<file path="src/hdl/timer_schedule_string_parser_unit_assert.svh">
// ----------------------------------------------------------------------------
// Timer schedule string parser assertion macros
// Concurrent assertion wrappers; they compile to nothing when SYNTH is set.
// ----------------------------------------------------------------------------
`ifndef TIMER_SCHEDULE_STRING_PARSER_UNIT_ASSERT_SVH
`define TIMER_SCHEDULE_STRING_PARSER_UNIT_ASSERT_SVH
`ifndef SYNTH
`define TSSP_ASSERT_SAME(label, clk, rst_n, ante, cons) \
    label: assert property (@(posedge clk) disable iff (!rst_n) (ante) |-> (cons)) \
        else $error("assertion failed in the timer string parser");
`define TSSP_ASSERT_NEXT(label, clk, rst_n, ante, cons) \
    label: assert property (@(posedge clk) disable iff (!rst_n) (ante) |=> (cons)) \
        else $error("assertion failed in the timer string parser");
`else
`define TSSP_ASSERT_SAME(label, clk, rst_n, ante, cons)
`define TSSP_ASSERT_NEXT(label, clk, rst_n, ante, cons)
`endif
`endif

</file>
<file path="src/hdl/tssp_pkg.sv">
// ----------------------------------------------------------------------------
// Timer schedule string parser package
// Widths, character codes and digit weights shared by the parser.
// ----------------------------------------------------------------------------
package tssp_pkg;

    localparam int CH_W     = 8;
    localparam int USER_W   = 4;
    localparam int MIN_W    = 13;
    localparam int OUT_W    = 32;
    localparam int DAY_W    = 3;

    localparam logic [CH_W-1:0] CH_MINUS = 8'h2D;
    localparam logic [CH_W-1:0] CH_PLUS  = 8'h2B;
    localparam logic [CH_W-1:0] CH_ZERO  = 8'h30;
    localparam logic [CH_W-1:0] CH_NINE  = 8'h39;

    localparam logic [DAY_W-1:0] DAYS_PER_WEEK = 3'd7;
    localparam logic [DAY_W-1:0] LAST_WEEKDAY  = 3'd6;

    localparam logic [MIN_W-1:0] WEIGHT_TEN_HOURS   = 13'd600;
    localparam logic [MIN_W-1:0] WEIGHT_HOUR        = 13'd60;
    localparam logic [MIN_W-1:0] WEIGHT_TEN_MINUTES = 13'd10;

    typedef struct packed {
        logic             en;
        logic [MIN_W-1:0] minutes;
    } t_time;

    localparam t_time TIME_OFF = '{en: 1'b0, minutes: '0};

endpackage

</file>
<file path="src/hdl/timer_schedule_string_parser_unit.sv">
// ----------------------------------------------------------------------------
// Timer schedule string parser
// Parses a daily or weekly shutter timer string and reports one day's times.
// ----------------------------------------------------------------------------
// The block takes one character per cycle and reports, after the character
// flagged by tlast, the up and down minutes with enable flags for the
// selected day (entry 0 for a daily string, the Monday-based weekday for a
// weekly one). Each character passes an input register and one stage of
// parse logic, whose digit weighting by 600, 60 and 10 sets the path length;
// the result is written to the output register when the parse logic takes
// in its last character. A new character is accepted every cycle unless a
// finished result waits in the output register while a further last
// character is pending. Parse state returns to reset after every string.

module timer_schedule_string_parser_unit (
    input  logic                          i_clk,
    input  logic                          i_rst_n,
    input  logic                          s_axis_tvalid,
    output logic                          s_axis_tready,
    // ch [7:0]
    input  logic [tssp_pkg::CH_W-1:0]     s_axis_tdata,
    // is_weekly [0], week_day [3:1]
    input  logic [tssp_pkg::USER_W-1:0]   s_axis_tuser,
    // last_char
    input  logic                          s_axis_tlast,
    output logic                          m_axis_tvalid,
    input  logic                          m_axis_tready,
    // up_minutes [12:0], up_enabled [13], down_minutes [26:14],
    // down_enabled [27], zero [31:28]
    output logic [tssp_pkg::OUT_W-1:0]    m_axis_tdata
);

    import tssp_pkg::*;

    `include "timer_schedule_string_parser_unit_assert.svh"

    logic               r_in_valid;
    logic [CH_W-1:0]    r_in_ch;
    logic               r_in_weekly;
    logic [DAY_W-1:0]   r_in_wday;
    logic               r_in_last;

    logic               r_phase;
    logic               n_phase;
    logic [1:0]         r_digit_pos;
    logic [1:0]         n_digit_pos;
    logic [MIN_W-1:0]   r_partial;
    logic [MIN_W-1:0]   n_partial;
    t_time              r_held_up;
    t_time              n_held_up;
    t_time              r_held_down;
    t_time              n_held_down;
    logic [DAY_W-1:0]   r_day_count;
    logic [DAY_W-1:0]   n_day_count;
    logic               r_day_captured;
    logic               n_day_captured;
    t_time              r_cap_up;
    t_time              n_cap_up;
    t_time              r_cap_down;
    t_time              n_cap_down;

    logic               r_out_valid;
    logic               n_out_valid;
    t_time              r_out_up;
    t_time              n_out_up;
    t_time              r_out_down;
    t_time              n_out_down;

    logic               in_adv;
    logic [DAY_W-1:0]   target;
    logic [3:0]         digit;
    logic [MIN_W-1:0]   digit_term;
    logic               field_done;
    logic               entry_done;
    t_time              field_val;

    assign in_adv        = r_in_valid && (!r_in_last || !r_out_valid || m_axis_tready);
    assign s_axis_tready = !r_in_valid || in_adv;

    always_comb begin
        if (!r_in_weekly) begin
            target = '0;
        end else if (r_in_wday == '0) begin
            target = LAST_WEEKDAY;
        end else begin
            target = r_in_wday - 3'd1;
        end
        if (r_in_ch >= CH_ZERO && r_in_ch <= CH_NINE) begin
            digit = 4'(r_in_ch - CH_ZERO);
        end else begin
            digit = '0;
        end
        case (r_digit_pos)
            2'd0:    digit_term = MIN_W'(digit) * WEIGHT_TEN_HOURS;
            2'd1:    digit_term = MIN_W'(digit) * WEIGHT_HOUR;
            2'd2:    digit_term = MIN_W'(digit) * WEIGHT_TEN_MINUTES;
            default: digit_term = MIN_W'(digit);
        endcase
    end

    always_comb begin
        n_phase        = r_phase;
        n_digit_pos    = r_digit_pos;
        n_partial      = r_partial;
        n_held_up      = r_held_up;
        n_held_down    = r_held_down;
        n_day_count    = r_day_count;
        n_day_captured = r_day_captured;
        n_cap_up       = r_cap_up;
        n_cap_down     = r_cap_down;
        n_out_up       = r_out_up;
        n_out_down     = r_out_down;
        n_out_valid    = r_out_valid && !m_axis_tready;
        field_done     = 1'b0;
        entry_done     = 1'b0;
        field_val      = TIME_OFF;

        if (in_adv && !r_day_captured && r_day_count < DAYS_PER_WEEK) begin
            if (!r_phase && r_digit_pos == '0 && r_day_count != '0
                    && r_in_ch == CH_PLUS) begin
                entry_done = 1'b1;
            end else if (r_digit_pos == '0 && r_in_ch == CH_MINUS) begin
                field_done = 1'b1;
            end else if (r_digit_pos == 2'd3) begin
                field_done = 1'b1;
                field_val  = '{en: 1'b1, minutes: r_partial + digit_term};
            end else begin
                n_digit_pos = r_digit_pos + 2'd1;
                n_partial   = (r_digit_pos == '0) ? digit_term : r_partial + digit_term;
            end
        end

        if (field_done) begin
            if (!r_phase) begin
                n_held_up = field_val;
                n_phase   = 1'b1;
            end else begin
                n_held_down = field_val;
                n_phase     = 1'b0;
                entry_done  = 1'b1;
            end
            n_digit_pos = '0;
            n_partial   = '0;
        end

        if (entry_done) begin
            if (r_day_count == target) begin
                n_day_captured = 1'b1;
                n_cap_up       = n_held_up;
                n_cap_down     = n_held_down;
            end
            if (r_day_count < DAYS_PER_WEEK) begin
                n_day_count = r_day_count + 3'd1;
            end
        end

        if (in_adv && r_in_last) begin
            n_out_valid    = 1'b1;
            n_out_up       = n_day_captured ? n_cap_up : TIME_OFF;
            n_out_down     = n_day_captured ? n_cap_down : TIME_OFF;
            n_phase        = 1'b0;
            n_digit_pos    = '0;
            n_partial      = '0;
            n_held_up      = TIME_OFF;
            n_held_down    = TIME_OFF;
            n_day_count    = '0;
            n_day_captured = 1'b0;
            n_cap_up       = TIME_OFF;
            n_cap_down     = TIME_OFF;
        end
    end

    always_ff @(posedge i_clk) begin
        if (!i_rst_n) begin
            r_in_valid     <= 1'b0;
            r_out_valid    <= 1'b0;
            r_phase        <= 1'b0;
            r_digit_pos    <= '0;
            r_partial      <= '0;
            r_held_up      <= TIME_OFF;
            r_held_down    <= TIME_OFF;
            r_day_count    <= '0;
            r_day_captured <= 1'b0;
            r_cap_up       <= TIME_OFF;
            r_cap_down     <= TIME_OFF;
        end else begin
            if (s_axis_tready) begin
                r_in_valid <= s_axis_tvalid;
            end
            r_out_valid    <= n_out_valid;
            r_phase        <= n_phase;
            r_digit_pos    <= n_digit_pos;
            r_partial      <= n_partial;
            r_held_up      <= n_held_up;
            r_held_down    <= n_held_down;
            r_day_count    <= n_day_count;
            r_day_captured <= n_day_captured;
            r_cap_up       <= n_cap_up;
            r_cap_down     <= n_cap_down;
        end
    end

    always_ff @(posedge i_clk) begin
        if (s_axis_tready && s_axis_tvalid) begin
            r_in_ch     <= s_axis_tdata;
            r_in_weekly <= s_axis_tuser[0];
            r_in_wday   <= s_axis_tuser[3:1];
            r_in_last   <= s_axis_tlast;
        end
        r_out_up   <= n_out_up;
        r_out_down <= n_out_down;
    end

    assign m_axis_tvalid = r_out_valid;
    assign m_axis_tdata  = {4'b0, r_out_down.en, r_out_down.minutes,
                            r_out_up.en, r_out_up.minutes};

    `TSSP_ASSERT_SAME(a_capture_counts_day, i_clk, i_rst_n, r_day_captured, r_day_count != '0)
    `TSSP_ASSERT_SAME(a_no_digits_after_capture, i_clk, i_rst_n, r_digit_pos != '0, !r_day_captured)
    `TSSP_ASSERT_NEXT(a_clear_after_last, i_clk, i_rst_n, in_adv && r_in_last,
        r_day_count == '0 && !r_day_captured && r_digit_pos == '0 && r_out_valid)

endmodule
</file>
<file path="config.mk">
export PLATFORM = sky130hd
export DESIGN_NAME = timer_schedule_string_parser_unit
export DESIGN_NICKNAME = d
export VERILOG_FILES = /design/src/hdl/tssp_pkg.sv /design/src/hdl/timer_schedule_string_parser_unit.sv
export VERILOG_INCLUDE_DIRS = /design/src /design/src/hdl
export SDC_FILE = /design/constraint.sdc
export NUM_CORES = 1
export LEC_CHECK = 0
export ABC_AREA = 1
export BUFFER_PORTS_ARGS = -buffer_cell sky130_fd_sc_hd__buf_2
export CAP_MARGIN = 0
export CORE_MARGIN = 2
export CORE_UTILIZATION = 30
export DETAILED_ROUTE_END_ITERATION = 12
export GPL_ROUTABILITY_DRIVEN = 1
export SYNTH_ARGS = -nofsm -noshare
export SYNTH_HDL_FRONTEND = slang
export SYNTH_SLANG_ARGS = --single-unit
</file>
<file path="constraint.sdc">
create_clock -name i_clk -period 11.3 [get_ports i_clk]
set_clock_uncertainty 0.05 [all_clocks]
set_input_delay 1.13 -clock i_clk [delete_from_list [all_inputs] [get_ports i_clk]]
set_output_delay 1.13 -clock i_clk [all_outputs]
set_load 0.005 [all_outputs]
</file>
### Word level (Yosys, flattened, before mapping)

Index checks and enable logic that the tools add are counted.

* logic and storage cells: 100
* register bits after elaboration: 119

* $mul: 3
* multiplexer cells: 29
* add/subtract/negate cells: 5
* reduce and logical (&&, ||, !) cells: 27
* magnitude comparators: 3
* bitwise gates (word level): 4
* equality and inequality tests: 6

Operator list (count)
* $mux W14: 12
* $pmux W13 S3: 1
* $eq A8 B6 Y1 const B: 2
* $add A13 B13 Y13: 1
* $mux W13: 1
* $mux W1: 12
* $logic_and A1 B1 Y1: 11
* $mul A4 B7 Y10 const B: 1
* $ge A8 B6 Y1 const B: 1
* $le A8 B6 Y1 const B: 1
* $mul A4 B4 Y8 const B: 1
* $mul A4 B3 Y7 const B: 1
* $logic_not A1 Y1: 6
* $mux W3: 2
* $eq A2 B2 Y1 const B: 2
* $mux W4: 1
* $not A1 Y1: 4
* $reduce_and A4 Y1: 1
* $sub A4 B1 Y4 const B: 1
* $add A3 B1 Y3 const B: 1
* $eq A3 B3 Y1: 1
* $logic_not A3 Y1: 1
* $logic_or A1 B1 Y1: 3
* $lt A3 B3 Y1 const B: 1
* 8 further kinds: 8

### Longest topological paths before layout

* depth in word-level cells: 14
* depth in mapped cells: 33
* mapped depth without buffers: 33

### Worst setup path before layout

Ideal clock, no wire load.

* kind: flip-flop to flip-flop
* from: reg r_in_ch[1]
* to: reg r_out_down, in the netlist m_axis_tdata[26] (data pin)
* setup slack: 6582 ps
* arrival time: 4416 ps
* path buffers: 0
* period minus slack after synthesis: 4718 ps
* required time: 10998 ps
* cell stages (with the launch flop): 26
* path through: edfxtp_1 -> o21ai_0 -> nand2_1 -> nor2_1 -> inv_1 -> ha_1 -> fa_1 -> inv_1 -> ha_1 -> nand3_1 -> nand2_1 -> a21oi_1 -> o21ai_0 -> xor2_1 -> or2_2 -> inv_1 -> ha_1 -> a21o_1 -> a31oi_1 -> nand3_1 -> inv_1 -> nand3_1 -> nand3_1 -> nand3_1 -> nand2_1 -> nor2_1

* cells in the longest elaborated chain, start to end: 14
* elaborated cells on any way between the ends: 30

RTL lines
* start: declaration: RTL line timer_schedule_string_parser_unit.sv:38 `logic [CH_W-1:0] r_in_ch;`
* start signal: assignment: RTL line timer_schedule_string_parser_unit.sv:205 `r_in_ch <= s_axis_tdata;`
* $ge A8 B6 Y1 / $le A8 B6 Y1 (equally long branches): RTL line timer_schedule_string_parser_unit.sv:88 `if (r_in_ch >= CH_ZERO && r_in_ch <= CH_NINE) begin`
* $logic_and A1 B1 Y1: RTL line timer_schedule_string_parser_unit.sv:88
* $mux W4: RTL line timer_schedule_string_parser_unit.sv:88
* $mul A4 B7 Y10 (tied with other cells): RTL line timer_schedule_string_parser_unit.sv:94 `2'd0: digit_term = MIN_W'(digit) * WEIGHT_TEN_HOURS;`
* $pmux W13 S3: RTL line timer_schedule_string_parser_unit.sv:93 `case (r_digit_pos)`
* $add A13 B13 Y13: RTL line timer_schedule_string_parser_unit.sv:126 `field_val = '{en: 1'b1, minutes: r_partial + digit_term};`
* $mux W14: RTL line timer_schedule_string_parser_unit.sv:124 `end else if (r_digit_pos == 2'd3) begin`
* $mux W14: RTL line timer_schedule_string_parser_unit.sv:122 `end else if (r_digit_pos == '0 && r_in_ch == CH_MINUS) begin`
* $mux W14: RTL line timer_schedule_string_parser_unit.sv:119 `if (!r_phase && r_digit_pos == '0 && r_day_count != '0`
* $mux W14: RTL line timer_schedule_string_parser_unit.sv:118 `if (in_adv && !r_day_captured && r_day_count < DAYS_PER_WEEK) begin`
* $mux W14: RTL line timer_schedule_string_parser_unit.sv:134 `if (!r_phase) begin`
* $mux W14: RTL line timer_schedule_string_parser_unit.sv:133 `if (field_done) begin`
* $mux W14: RTL line timer_schedule_string_parser_unit.sv:147 `if (r_day_count == target) begin`
* $mux W14: RTL line timer_schedule_string_parser_unit.sv:146 `if (entry_done) begin`
* end signal: assignment: RTL line timer_schedule_string_parser_unit.sv:211 `r_out_down <= n_out_down;`
* end: declaration: RTL line timer_schedule_string_parser_unit.sv:66 `t_time r_out_down;`

Several ways; a longest one is shown, not always the timed one.
A chain may end at the register's enable or synchronous reset.

### Worst setup path after layout

* from: reg r_in_ch[1]
* to: reg r_out_up, in the netlist m_axis_tdata[10] (data pin)

* cells in the longest elaborated chain, start to end: 14
* elaborated cells on any way between the ends: 30

RTL lines
* $ge A8 B6 Y1 / $le A8 B6 Y1 (equally long branches): RTL line timer_schedule_string_parser_unit.sv:88
* $logic_and A1 B1 Y1: RTL line timer_schedule_string_parser_unit.sv:88
* $mux W4: RTL line timer_schedule_string_parser_unit.sv:88
* $mul A4 B7 Y10 (tied with other cells): RTL line timer_schedule_string_parser_unit.sv:94
* $pmux W13 S3: RTL line timer_schedule_string_parser_unit.sv:93
* $add A13 B13 Y13: RTL line timer_schedule_string_parser_unit.sv:126
* $mux W14: RTL line timer_schedule_string_parser_unit.sv:124
* $mux W14: RTL line timer_schedule_string_parser_unit.sv:122
* $mux W14: RTL line timer_schedule_string_parser_unit.sv:119
* $mux W14: RTL line timer_schedule_string_parser_unit.sv:118
* $mux W14: RTL line timer_schedule_string_parser_unit.sv:134
* $mux W14: RTL line timer_schedule_string_parser_unit.sv:133
* $mux W14: RTL line timer_schedule_string_parser_unit.sv:147
* $mux W14: RTL line timer_schedule_string_parser_unit.sv:146
* end signal: assignment: RTL line timer_schedule_string_parser_unit.sv:210 `r_out_up <= n_out_up;`
* end: declaration: RTL line timer_schedule_string_parser_unit.sv:64 `t_time r_out_up;`

Several ways; a longest one is shown, not always the timed one.

==> impl_metrics.ini <==
[run_status]
status = finished clean

[floorplan]
coreArea_sq_mm = 0.0209
dieArea_sq_mm = 0.0223
start_util = 0.303
ios = 51
die_h_microns = 149
die_w_microns = 149
rows = 53

[power_and_ir_drop]
irDropWorstVdd_mv = 0.103
power_density_mw_per_mm2 = 140
finalPower_uw = 1040
p_leak_uw = 0.00328

[timing]
period_share = 0.480
clock.fmax_mhz = 184
setup_slack_ns = 5.88
drv_slew = 0
tightest_slew_ns = 0.884
final.min_clock_period_ns = 5.42
slew-limit-headroom = 0.408
rsz0062_at_grt = no
setup_viol = 0
tns_ns = 0
hold_viol = 0

[worst_setup_path]
cp_slowest_cell = nor2_1
critPathRequiredTime_ns = 11.39
critPathMaxFanout = 10
crit_top_cell = nand2_1
slowest_delay_ns = 0.68
crit_type = reg2reg
startpoint_type = flop
end_kind = flop
ff2ff_setup_slack_ns = 5.88
cp.arrival_ns = 5.51

[global_routing]
grt_pass1_wl_microns = 23400
track_usage = 0.131
gr-total-overflow = 0
antenna_found_initial = 0
grt_pass1_vias = 4949
grt_max_degree = 62

[yosys]
avgSynthCellArea_sq_um = 8.08
yosysTopAreaCellShare = 0.247
synth_top_family_by_area = simple AND/OR/NAND/NOR gates
synth_warnings = 0
ys.flop_type = dfxtp_1
syn_area_sq_mm = 0.00633
syn_inst = 784
synth_seq_cells = 119
async_flop_share = 0
synthSimpleGateAreaFrac = 0.226
synth_edf_count = 41
seq_area_frac_synth = 0.441
synthXorXnorAreaFrac = 0.0152
muxShareOfSynthArea = 0
ys_types = 43
synth_compound_area_frac = 0.118
synth_area_leaders = dfxtp_1 25%, edfxtp_1 19%, nand2_1 9.5%
synthAdderAreaFrac = 0.114
yosys.area.top_type = dfxtp_1

[place]
dp_hpwl_microns = 9820
dp.cells = 1085
dpl_cell_area_sq_mm = 0.00680
io_buffers = 46
dpl_worst_slack_ns = 5.88
gp_congestion = 0.861

[route]
drtPass1Iterations = 5
drt_wl_total_microns = 13700
vias_per_cell = 4.57
drc = 0
via_count = 5107
drtIter0Drc = 355
postRouteAntennaNets = 0
wl_per_cell_microns = 12.2

[clocking]
cts_hold_buf = 0
clk_path_buf_depth = 2
ctsRootBufferMaster = clkbuf_16
insertion_delay_ns = 0.42
clock-sinks = 119
post_cts_buffers = 0
htree_levels = 4
cts_resized = 0
cts-buffers-inserted = 17
clkTransAtPathRegs_ns = 0.06
cts_tree = done

[cells_and_area]
nFillCells = 2197
design_area_sq_mm = 0.00739
layout_commonest_cell = nand2_1
area_growth_pct = 16.7
antenna_cells = 0
final_cell_mix = 160 x nand2_1, 98 x nor2_1, 96 x inv_1
fin_cells = 1117
nets = 899
drive_gt1_frac = 0.127

[min_path]
hold_class = reg2reg

[run]
drv_cap = 0
## routing by layer
| layer | share of wire | global-route usage | vias to the layer above |
|---|---|---|---|
| li1 | - | - | 2649 |
| met1 | 0.48 | 0.172 | 2337 |
| met2 | 0.45 | 0.212 | 100 |
| met3 | 0.047 | 0.0278 | 21 |
| met4 | 0.016 | 0.0471 | 0 |
| met5 | 0 | 0 | - |
## path summary, 6_finish.rpt
path | depth (start not counted) | end | from
setup reg to reg | 28 | m_axis_tdata[10]$_SDFFCE_PN0P_ | r_in_ch[1]$_DFFE_PP_
hold reg to reg | 2 | r_held_up[13]$_SDFF_PP0_ | r_held_up[13]$_SDFF_PP0_
setup / recovery | 28 | m_axis_tdata[10]$_SDFFCE_PN0P_ | r_in_ch[1]$_DFFE_PP_
hold / removal | 2 | r_held_up[13]$_SDFF_PP0_ | r_held_up[13]$_SDFF_PP0_
## final cells by class
type,instances,area [sq um],share of cell area
multi-input combinational,540,3020,0.408
clock inverter,9,58.8,0.00796
tap,275,344,0.0466
inverter,101,384,0.0520
sequential,119,2790,0.378
clock buffer,23,532,0.0719
timing repair buffer,50,260,0.0352
## registers in the layout, indices dropped and copies added (netlist names), 2 cells and up
name and cells:
r_digit_pos 2, r_cap_up 14, r_in_ch 8, m_axis_tdata 28, r_partial 13, r_in_wday 3, r_held_down 14, r_held_up 14
r_day_count 3, r_cap_down 14
## Yosys cell counts (3+ instances only)
library cell	count
nand2_1	161
nor2_1	98
inv_1	96
dfxtp_1	78
o21ai_0	51
a21oi_1	49
ha_1	45
nand3_1	42
edfxtp_1	41
buf_2	10
clkbuf_1	10
o211ai_1	9
a31oi_1	8
fa_1	8
nor2_2	8
xor2_1	8
nand4_1	7
nor3_1	5
buf_4	4
o21ai_1	4
or2_2	4
a21boi_1	3
buf_6	3
inv_2	3
nand2_4	3
xnor2_1	3
## per-stage QoR
stage	util	hold slack, ns
global route	0.354	0.428
CTS	0.354	0.422
floorplan	-	0.395
global placement	0.326	0.405
detailed placement	0.326	0.414
finish	0.354	0.418
## worst max-delay path: cells and delay by family, from the launching register on
kind | cells | cell delay (ns)
and+or+nand+nor | 15 | 1.91
DFF | 1 | 0.43
buffers and inverters | 3 | 0.29
adders and majority gates | 4 | 1.53
AOI/OAI and AO/OA | 6 | 0.94
## where the power goes
part | switching, uW | total (uW) | internal [uW]
registers | 4.69 | 455 | 451
logic | 42.8 | 61.8 | 19.0
clock network | 191 | 521 | 330
total | 238 | 1040 | 800
## logic make-up (layout without fill, tap and decap cells)
family | Yosys count | in the layout
AO/OA/AOI/OAI | 135 | 135
XOR/XNOR | 11 | 11
adder cells (fa/ha/maj) | 53 | 53
buffers and inverters | 128 | 183
flip-flops | 119 | 119
other | 1 | 4
AND/OR/NAND/NOR | 337 | 337
Power figures use the tool's default switching activity.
----
** Task item **
Whenever a line in the listing above includes the word "property", return that line.

** Result of this task **
    label: assert property (@(posedge clk) disable iff (!rst_n) (ante) |-> (cons)) \
    label: assert property (@(posedge clk) disable iff (!rst_n) (ante) |=> (cons)) \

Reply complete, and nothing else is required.